INFORMATION
<file path="src/rtl/lfsr_prbs_gen_if.sv">
// Stream and control bundle for lfsr_prbs_gen: seed load, skip-ahead control,
// handshaked LFSR output and period/status reporting.
interface lfsr_prbs_gen_if #(
  parameter int WIDTH = 26,
  parameter int CNT_W = 32
);
  logic             load;
  logic [WIDTH-1:0] din;
  logic             skip_start;
  logic [CNT_W-1:0] skip_n;
  logic             out_valid;
  logic             out_ready;
  logic [WIDTH-1:0] q;
  logic             bit_out;
  logic             busy;
  logic             done;
  logic             seed_hit;
  logic [CNT_W-1:0] period;

  modport master (
    output load, din, skip_start, skip_n, out_ready,
    input  out_valid, q, bit_out, busy, done, seed_hit, period
  );

  modport slave (
    input  load, din, skip_start, skip_n, out_ready,
    output out_valid, q, bit_out, busy, done, seed_hit, period
  );
endinterface

</file>
<file path="src/rtl/lfsr_prbs_gen.sv">
// Galois LFSR/PRBS source with handshaked output, seed load, skip-ahead and period measurement.
// Optional runtime-writable feedback taps are enabled with `define LFSR_TAPS_RT_EN.
module lfsr_prbs_gen #(
  parameter int               WIDTH = 26,
  parameter logic [WIDTH-1:0] TAPS  = 26'h2000023,
  parameter logic [WIDTH-1:0] SEED  = {{(WIDTH-1){1'b0}}, 1'b1},
  parameter int               STEPS = 1,
  parameter int               CNT_W = 32
) (
  input  logic             clk,
  input  logic             rst_n,
`ifdef LFSR_TAPS_RT_EN
  input  logic             taps_we,
  input  logic [WIDTH-1:0] taps_in,
`endif
  lfsr_prbs_gen_if.slave   bus
);

  typedef enum logic {
    IDLE = 1'b0,
    SKIP = 1'b1
  } state_t;

  localparam logic [CNT_W-1:0] CNT_MAX  = '1;
  localparam logic [WIDTH-1:0] MSB_MASK = {1'b1, {(WIDTH-1){1'b0}}};

  // STEPS single Galois steps chained combinationally; only the final state is exposed.
  function automatic logic [WIDTH-1:0] advance(input logic [WIDTH-1:0] s,
                                               input logic [WIDTH-1:0] taps);
    logic [WIDTH-1:0] v;
    v = s;
    for (int i = 0; i < STEPS; i++) begin
      v = (v >> 1) ^ (v[0] ? taps : '0);
    end
    return v;
  endfunction

  state_t           state_q, state_d;
  logic [WIDTH-1:0] q_q, q_d;
  logic [WIDTH-1:0] ref_q, ref_d;
  logic [CNT_W-1:0] rem_q, rem_d;
  logic [CNT_W-1:0] adv_cnt_q, adv_cnt_d;
  logic [CNT_W-1:0] period_q, period_d;
  logic             out_valid_q, out_valid_d;
  logic             done_q, done_d;
  logic             seed_hit_q, seed_hit_d;

  logic [WIDTH-1:0] taps_cur;
  logic [WIDTH-1:0] load_val;
  logic [WIDTH-1:0] adv_val;
  logic             taps_wr;
  logic             do_adv;

`ifdef LFSR_TAPS_RT_EN
  logic [WIDTH-1:0] taps_q, taps_d;

  assign taps_cur = taps_q;
  assign taps_wr  = taps_we && (state_q == IDLE);

  always_comb begin
    taps_d = taps_q;
    if (taps_wr && !bus.load) begin
      taps_d = taps_in | MSB_MASK;
    end
  end

  always_ff @(posedge clk) begin
    if (!rst_n) begin
      taps_q <= TAPS;
    end else begin
      taps_q <= taps_d;
    end
  end
`else
  assign taps_cur = TAPS;
  assign taps_wr  = 1'b0;
`endif

  assign load_val = (bus.din != '0) ? bus.din : SEED;
  assign adv_val  = advance(q_q, taps_cur);

  // Priority per cycle: load, then taps write, then skip start, then beat / skip step.
  always_comb begin
    state_d    = state_q;
    q_d        = q_q;
    ref_d      = ref_q;
    rem_d      = rem_q;
    adv_cnt_d  = adv_cnt_q;
    period_d   = period_q;
    done_d     = 1'b0;
    seed_hit_d = 1'b0;
    do_adv     = 1'b0;

    if (bus.load) begin
      q_d       = load_val;
      ref_d     = load_val;
      adv_cnt_d = '0;
      period_d  = '0;
      state_d   = IDLE;
    end else if (taps_wr) begin
      ref_d     = q_q;
      adv_cnt_d = '0;
      period_d  = '0;
    end else begin
      unique case (state_q)
        IDLE: begin
          if (bus.skip_start) begin
            rem_d   = bus.skip_n;
            state_d = SKIP;
          end else if (out_valid_q && bus.out_ready) begin
            do_adv = 1'b1;
          end
        end
        SKIP: begin
          if (rem_q != '0) begin
            do_adv = 1'b1;
            rem_d  = rem_q - 1'b1;
          end else begin
            state_d = IDLE;
            done_d  = 1'b1;
          end
        end
      endcase
    end

    // An all-zero state can only arise from bad taps; recover to SEED without counting it.
    if (do_adv) begin
      if (q_q == '0) begin
        q_d = SEED;
      end else begin
        q_d       = adv_val;
        adv_cnt_d = (adv_cnt_q == CNT_MAX) ? CNT_MAX : adv_cnt_q + 1'b1;
        if (adv_val == ref_q) begin
          seed_hit_d = 1'b1;
          if ((period_q == '0) && (adv_cnt_q != CNT_MAX)) begin
            period_d = adv_cnt_q + 1'b1;
          end
        end
      end
    end

    out_valid_d = (state_d == IDLE) && !bus.load;
  end

  always_ff @(posedge clk) begin
    if (!rst_n) begin
      state_q     <= IDLE;
      q_q         <= SEED;
      ref_q       <= SEED;
      rem_q       <= '0;
      adv_cnt_q   <= '0;
      period_q    <= '0;
      out_valid_q <= 1'b0;
      done_q      <= 1'b0;
      seed_hit_q  <= 1'b0;
    end else begin
      state_q     <= state_d;
      q_q         <= q_d;
      ref_q       <= ref_d;
      rem_q       <= rem_d;
      adv_cnt_q   <= adv_cnt_d;
      period_q    <= period_d;
      out_valid_q <= out_valid_d;
      done_q      <= done_d;
      seed_hit_q  <= seed_hit_d;
    end
  end

  assign bus.q         = q_q;
  assign bus.bit_out   = q_q[0];
  assign bus.out_valid = out_valid_q;
  assign bus.busy      = (state_q == SKIP);
  assign bus.done      = done_q;
  assign bus.seed_hit  = seed_hit_q;
  assign bus.period    = period_q;

endmodule

</file>
<file path="src/flat_wrapper.sv">
// flat-port wrapper written by rule: the top's interface ports become plain ports
module lfsr_prbs_gen_flat 
#(
  parameter int               WIDTH = 26,
  parameter logic [WIDTH-1:0] TAPS  = 26'h2000023,
  parameter logic [WIDTH-1:0] SEED  = {{(WIDTH-1){1'b0}}, 1'b1},
  parameter int               STEPS = 1,
  parameter int               CNT_W = 32
)
  (clk, rst_n, bus_load, bus_din, bus_skip_start, bus_skip_n, bus_out_ready, bus_out_valid, bus_q, bus_bit_out, bus_busy, bus_done, bus_seed_hit, bus_period);
  lfsr_prbs_gen_if #(.WIDTH(WIDTH), .CNT_W(CNT_W)) bus_i ();
  input  logic clk;
  input  logic rst_n;
  input wire logic [$bits(bus_i.load)-1:0] bus_load;
  input wire logic [$bits(bus_i.din)-1:0] bus_din;
  input wire logic [$bits(bus_i.skip_start)-1:0] bus_skip_start;
  input wire logic [$bits(bus_i.skip_n)-1:0] bus_skip_n;
  input wire logic [$bits(bus_i.out_ready)-1:0] bus_out_ready;
  output wire logic [$bits(bus_i.out_valid)-1:0] bus_out_valid;
  output wire logic [$bits(bus_i.q)-1:0] bus_q;
  output wire logic [$bits(bus_i.bit_out)-1:0] bus_bit_out;
  output wire logic [$bits(bus_i.busy)-1:0] bus_busy;
  output wire logic [$bits(bus_i.done)-1:0] bus_done;
  output wire logic [$bits(bus_i.seed_hit)-1:0] bus_seed_hit;
  output wire logic [$bits(bus_i.period)-1:0] bus_period;
  assign bus_i.load = bus_load;
  assign bus_i.din = bus_din;
  assign bus_i.skip_start = bus_skip_start;
  assign bus_i.skip_n = bus_skip_n;
  assign bus_i.out_ready = bus_out_ready;
  assign bus_out_valid = bus_i.out_valid;
  assign bus_q = bus_i.q;
  assign bus_bit_out = bus_i.bit_out;
  assign bus_busy = bus_i.busy;
  assign bus_done = bus_i.done;
  assign bus_seed_hit = bus_i.seed_hit;
  assign bus_period = bus_i.period;
  lfsr_prbs_gen #(.WIDTH(WIDTH), .TAPS(TAPS), .SEED(SEED), .STEPS(STEPS), .CNT_W(CNT_W)) u_core (.clk(clk), .rst_n(rst_n), .bus(bus_i));
endmodule
</file>
<file path="config.mk">
export PLATFORM = sky130hd
export DESIGN_NAME = lfsr_prbs_gen_flat
export DESIGN_NICKNAME = d
export VERILOG_FILES = /design/src/rtl/lfsr_prbs_gen_if.sv /design/src/rtl/lfsr_prbs_gen.sv /design/src/flat_wrapper.sv
export SDC_FILE = /design/constraint.sdc
export NUM_CORES = 1
export LEC_CHECK = 0
export ABC_CLOCK_PERIOD_IN_PS = 3500
export BUFFER_PORTS_ARGS = -buffer_cell sky130_fd_sc_hd__buf_2
export CAP_MARGIN = 20
export CORE_ASPECT_RATIO = 0.75
export CORE_MARGIN = 4
export CORE_UTILIZATION = 53
export CTS_CLUSTER_DIAMETER = 100
export DETAILED_ROUTE_END_ITERATION = 10
export PLACE_DENSITY = 0.76
export SYNTH_ARGS = -nofsm -noshare
export SYNTH_HDL_FRONTEND = slang
export SYNTH_SLANG_ARGS = --single-unit
</file>
<file path="constraint.sdc">
create_clock -name clk -period 3.5 [get_ports clk]
set_input_delay 1.05 -clock clk [delete_from_list [all_inputs] [get_ports clk]]
set_output_delay 1.05 -clock clk [all_outputs]
set_load 0.005 [all_outputs]
</file>
# After elaboration in Yosys (flattened, before gate mapping)
# Cells that the tools add are included.
dict set report totals {
  ff_bits 152
  elab_cells 61
  in_bits 63
  output_inout_bits 63
}
dict set report classes {
  reduce_logical 12
  n_mux 27
  addsub 2
  n_eq_ne 5
  bitwise_logic 6
}
# operator n
set op_table {}
lappend op_table {{32-bit 2-to-1 mux} 11}
lappend op_table {{26-bit 2-to-1 mux} 5}
lappend op_table {{32-bit one-hot mux with 2 select lines} 1}
lappend op_table {{32-bit by 1-bit adder with 32-bit output (second input constant)} 1}
lappend op_table {{32-bit == test (second input constant)} 1}
lappend op_table {{32-bit logical NOT} 1}
lappend op_table {{32-bit != test (second input constant)} 1}
lappend op_table {{32-bit nonzero test} 1}
lappend op_table {{32-bit by 1-bit subtractor with 32-bit output (second input constant)} 1}
lappend op_table {{26-bit == test} 1}
lappend op_table {{26-bit logical NOT} 1}
lappend op_table {{26-bit nonzero test} 1}
lappend op_table {{25-bit by 26-bit XOR with 26-bit output} 1}
lappend op_table {{1-bit 2-to-1 mux} 8}
lappend op_table {{3-bit OR reduction} 2}
lappend op_table {{1-bit inverter} 5}
lappend op_table {{2-bit != test (second input constant)} 2}
lappend op_table {{1-bit one-hot mux with 2 select lines} 2}
lappend op_table {{1-bit logical AND} 3}
lappend op_table {{3-bit AND reduction} 1}
lappend op_table {{2-bit nonzero test} 1}
lappend op_table {{1-bit logical NOT} 1}

# Depth between registers and ports, before layout
# Gate-level depths: netlist of run 1.
dict set report logic_depth {
  word_depth 7
  depth_mapped 11
  depth_no_buf 8
}

# Worst setup path after synthesis of run 1
# Ideal clock, no wire load.
dict set report synth_path {
  path_type {input -> register}
  startpoint {input port bus_out_ready}
  endpoint {register u_core.period_q[15], in the netlist u_core.bus.period[15]}
  t_arrival_ns 2.589
  path_stages 7
  setup_ns 0.074
  required_time_ns 3.426
  setup_slack_ns 0.837
  cell_sequence {nand2_1 -> o21ai_0 -> o41ai_4 -> nor4_2 -> nand3_2 -> buf_2 -> o21ai_0}
}
dict set report synth_between {
  elab_chain_cells 6
}
# item line
set synth_lines {}
lappend synth_lines {{start: declaration} flat_wrapper.sv:18} ;# input wire logic [$bits(bus_i.out_ready)-1:0] bus_out_ready;
lappend synth_lines {{1-bit logical AND} lfsr_prbs_gen.sv:110} ;# end else if (out_valid_q && bus.out_ready) begin
lappend synth_lines {{1-bit 2-to-1 mux} lfsr_prbs_gen.sv:110}
lappend synth_lines {{1-bit 2-to-1 mux} lfsr_prbs_gen.sv:107} ;# if (bus.skip_start) begin
lappend synth_lines {{1-bit one-hot mux with 2 select lines} lfsr_prbs_gen.sv:105} ;# unique case (state_q)
lappend synth_lines {{1-bit 2-to-1 mux} lfsr_prbs_gen.sv:94} ;# if (bus.load) begin
lappend synth_lines {{32-bit 2-to-1 mux} lfsr_prbs_gen.sv:127} ;# if (do_adv) begin
lappend synth_lines {{end signal: assignment} lfsr_prbs_gen.sv:162} ;# period_q <= period_d;
lappend synth_lines {{end: declaration} lfsr_prbs_gen.sv:43} ;# logic [CNT_W-1:0] period_q, period_d;
# Every way passes these cells.
# A chain may end at the register's enable or synchronous reset.

# Worst setup path after layout of run 1
dict set report layout_path {
  startpoint {register u_core.rem_q[23]}
  endpoint {register u_core.adv_cnt_q[18]}
}
dict set report layout_between {
  elab_chain_cells 5
}
# item line
set layout_lines {}
lappend layout_lines {{start: declaration} lfsr_prbs_gen.sv:41} ;# logic [CNT_W-1:0] rem_q, rem_d;
lappend layout_lines {{start signal: assignment} lfsr_prbs_gen.sv:160} ;# rem_q <= rem_d;
lappend layout_lines {{32-bit nonzero test} lfsr_prbs_gen.sv:115} ;# if (rem_q != '0) begin
lappend layout_lines {{1-bit 2-to-1 mux} lfsr_prbs_gen.sv:115}
lappend layout_lines {{1-bit one-hot mux with 2 select lines} lfsr_prbs_gen.sv:105}
lappend layout_lines {{1-bit 2-to-1 mux} lfsr_prbs_gen.sv:94}
lappend layout_lines {{32-bit 2-to-1 mux} lfsr_prbs_gen.sv:127}
lappend layout_lines {{end signal: assignment} lfsr_prbs_gen.sv:161} ;# adv_cnt_q <= adv_cnt_d;
lappend layout_lines {{end: declaration} lfsr_prbs_gen.sv:42} ;# logic [CNT_W-1:0] adv_cnt_q, adv_cnt_d;
# Every way passes these cells.

==> key figures, run 1 <==
Status
  • Outcome: complete, no violations

Drt
  • Total wire length: 22.0 mm
  • Post-route DRC: 0
  • DR vias/cell: 6.09
  • DR WL/cell: 17.7 um
  • Initial DRC Count: 781
  • Drt pass-1 iters: 5
  • Vias post-DR: 7562
  • ANT nets after route: 0

Final layout
  • Register Area: 3040 um^2
  • Final #Nets: 1123
  • Final std cells w/o fill: 1242
  • Layout cells sized above 1: 19.4%
  • Layout area overhead: 18.8%
  • Most frequent cells in the layout: nand2_1 (168), dfxtp_1 (151), buf_2 (125)
  • Util after Layout: 64.7%
  • Fill cells: 1189
  • Multi-input gate area: 4170 um^2
  • N_diodes: 0
  • Commonest non-fill, non-tap cell in the layout: nand2_1

Power
  • VDD IR max: 0.380 mV
  • PwrDens: 483 nW/um^2
  • Sequential share of power: 43.4%
  • Total chip power: 4.33 mW
  • Switching portion of total power: 26.1%
  • Clock Power Share: 44.3%
  • Leakage Power: 3.65 nW
  • P_int: 3.20 mW
  • Sw power: 1.13 mW
  • Gate power share: 12.3%

Timing
  • RSZ-0062 raised after global routing: no
  • Fin. max-slew vios: 0
  • # setup viols final: 0
  • Total Neg Setup Slack: 0 ps
  • Tightest Pin Transition: 1040 ps
  • Final Critical Period: 3230 ps
  • Final Hold Fails: 0
  • Worst clock skew: 13.0 ps
  • Fin crit share: 92.2%
  • Max Fclk: 310 MHz
  • Hold_ws: 453 ps
  • Max_slew headroom: 30.0%

Critical path
  • Startpoint Class: register
  • Worst setup EP type: register
  • Critical path required time: 3840 ps
  • Top fanout value on the critical path: 12
  • Kind of critical path: register to register
  • Arrival @ worst endpoint: 3570 ps

Clock network
  • H-tree levels: 4
  • Hold Buf Count CTS: 0
  • CTS sink cnt: 152
  • Worst-path clk slew: 60 ps
  • CTS resizes: 0
  • Longest Clk Path Bufs: 2
  • CTS tree: built
  • Worst skew pair latency: 420 ps
  • Clk Tree Root Cell: clkbuf_16
  • Total CTS buffers: 17
  • Post-CTS Setup Inserts: 0

Logic synthesis
  • Area leader, netlist: dfxtp_1
  • Flops & latches, synth: 152
  • Number of flops mapped to enable cells by yosys: 0
  • Post-synth net total: 1012
  • Synth top area share: 40.4%
  • Top cells by area, synth: dfxtp_1 (40%), nand2_1 (8.4%), o21ai_0 (4.9%)
  • Synthesized cell area: 7540 um^2
  • Post-synthesis async set-or-reset flop share: 0%
  • Seq/Total Area, Yosys: 40.4%
  • Post-synthesis cell count: 945
  • Syn_area_per_cell: 7.97 um^2
  • Top_reg_cell synth: dfxtp_1
  • Unique masters post-synth: 59
  • Ys Warns: 0

Floorplan
  • Die Y: 111 um
  • I/O pin cnt: 126
  • Num rows: 37
  • Full die area: 16200 um^2
  • Starting density of the core: 54.4%
  • Die W: 146 um
  • Core area: 13800 um^2

Global route
  • Largest net degree at the start of global routing: 49
  • Tot GR Track Use: 26.8%
  • First-pass GRT wire length: 35.9 mm
  • Initial antenna violation count: 0
  • Vias in the first global route: 7064
  • Grt ovf: 0

Worst hold path
  • Hold WC Path Type: register to register

Placement
  • Placed insts: 1212
  • IO buf count: 125
  • HPWL after detailed placement: 15.5 mm
  • GP Congestion: 0.889

Run
  • Maximum Capacitance Violations: 0
## synthesized netlist by cell type, drive strengths merged, types with 18 or more instances
cell type	instances
nand4	22
xnor2	25
nand2	168
nor3	23
nand3	28
buf	19
dfxtp	152
or3	18
nor2	71
xor2	31
a31oi	20
a21oi	59
o21ai	74
clkbuf	40
nor4	33
## worst paths after layout
| path | endpoint | cells after the start | startpoint | slack, ps |
|---|---|---|---|---|
| worst max-delay path | u_core.adv_cnt_q[18]$_SDFF_PN0_ | 6 | u_core.rem_q[23]$_SDFFE_PN0P_ | 270 |
| worst min-delay path | u_core.ref_q[17]$_SDFFE_PN0P_ | 2 | u_core.ref_q[17]$_SDFFE_PN0P_ | 450 |
| worst max register to register | u_core.adv_cnt_q[18]$_SDFF_PN0_ | 6 | u_core.rem_q[23]$_SDFFE_PN0P_ | 270 |
| worst min register to register | u_core.ref_q[17]$_SDFFE_PN0P_ | 2 | u_core.ref_q[17]$_SDFFE_PN0P_ | 450 |
## registers in the layout, summed over array words and instances, names as in the netlist
register	count
u_core.bus.out_valid	1
u_core.bus.seed_hit	1
u_core.ref_q	26
u_core.bus.busy	1
u_core.adv_cnt_q	32
u_core.bus.period	32
u_core.bus.done	1
u_core.bus.q	26
u_core.rem_q	32
## cell type report
class	count	share of cell area (%)
Tap cell	175	2.45
Timing Repair Buffer	151	9.53
Clock inverter	11	1.94
Inverter	17	0.713
Multi-Input combinational cell	717	46.5
Sequential cell	152	34.0
Clock buffer	19	4.83
## power groups by stage
| stage | sequential (mW) | clock [mW] | combinational (mW) |
|---|---|---|---|
| 4_1_cts | 1.87 | 1.94 | 0.526 |
| 3_3_place_gp | 1.91 | 0 | 0.509 |
| 6_report | 1.88 | 1.92 | 0.532 |
| 3_5_place_dp | 1.91 | 0 | 0.522 |
| 2_1_floorplan | 1.89 | 0 | 0.346 |
| 5_1_grt | 1.88 | 2.02 | 0.587 |
## routing by layer
metal	track usage [%]	up-vias	routed length (um)
li1	-	3643	-
met3	7.36	28	1790
met1	38.7	3581	10500
met2	39.5	310	9490
met5	0	-	0
met4	7.15	0	274
## worst max-delay path, stage by stage, from the launching register on
cell,delay [ps]
dfxtp_1,370
or4_1,700
or3_4,460
o41ai_4,770
nor2_1,380
and4_1,300
nor3_1,170
## logic make-up (layout without fill, tap and decap cells)
family / after synthesis / count (layout) / share of synthesized area, %
AND/OR/NAND/NOR: 403 / 403 / 25.4
AO/OA/AOI/OAI: 240 / 240 / 20.7
multiplexers: 14 / 14 / 1.88
buffers and inverters: 76 / 198 / 4.48
XOR/XNOR: 56 / 56 / 6.51
adder cells (fa/ha/maj): 4 / 4 / 0.664
flip-flops: 152 / 152 / 40.4
## metrics by stage
step	setup slack (ps)	area [um^2]
after floorplan	837	7540
after global placement	414	8320
after detailed placement	358	8350
after CTS	305	8950
after global routing	65.4	8950
final	273	8950
Power figures use the tool's default switching activity.
==> run 2, diff against run 1 <==
--- a/config.mk
+++ b/config.mk
@@ -5,7 +5,7 @@
 export SDC_FILE = /design/constraint.sdc
 export NUM_CORES = 1
 export LEC_CHECK = 0
-export ABC_CLOCK_PERIOD_IN_PS = 3500
+export ABC_CLOCK_PERIOD_IN_PS = 3060
 export BUFFER_PORTS_ARGS = -buffer_cell sky130_fd_sc_hd__buf_2
 export CAP_MARGIN = 20
 export CORE_ASPECT_RATIO = 0.75
==> constraint.sdc (replaced) <==
create_clock -name clk -period 3.06 [get_ports clk]
set_input_delay 0.918 -clock clk [delete_from_list [all_inputs] [get_ports clk]]
set_output_delay 0.918 -clock clk [all_outputs]
set_load 0.005 [all_outputs]
==> run 2 against run 1 <==
Highest routed layer unchanged. Total power grew 16%. Global-route usage shrank 0.53 points. Clock skew shrank 3.9 ps. Critical path depth is the same. Wire length shrank 0.53%. Largest cell class unchanged. Sequential power grew 14%. Count of clock-buffer cells in the layout grew 1. Die area is the same. Register-to-register slack is essentially flat. Critical path type unchanged.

THE PROBLEM
Each line of the material that has the word "routing" belongs in the answer.

YOUR RESPONSE
  • RSZ-0062 raised after global routing: no
  • Largest net degree at the start of global routing: 49
## routing by layer
after global routing	65.4	8950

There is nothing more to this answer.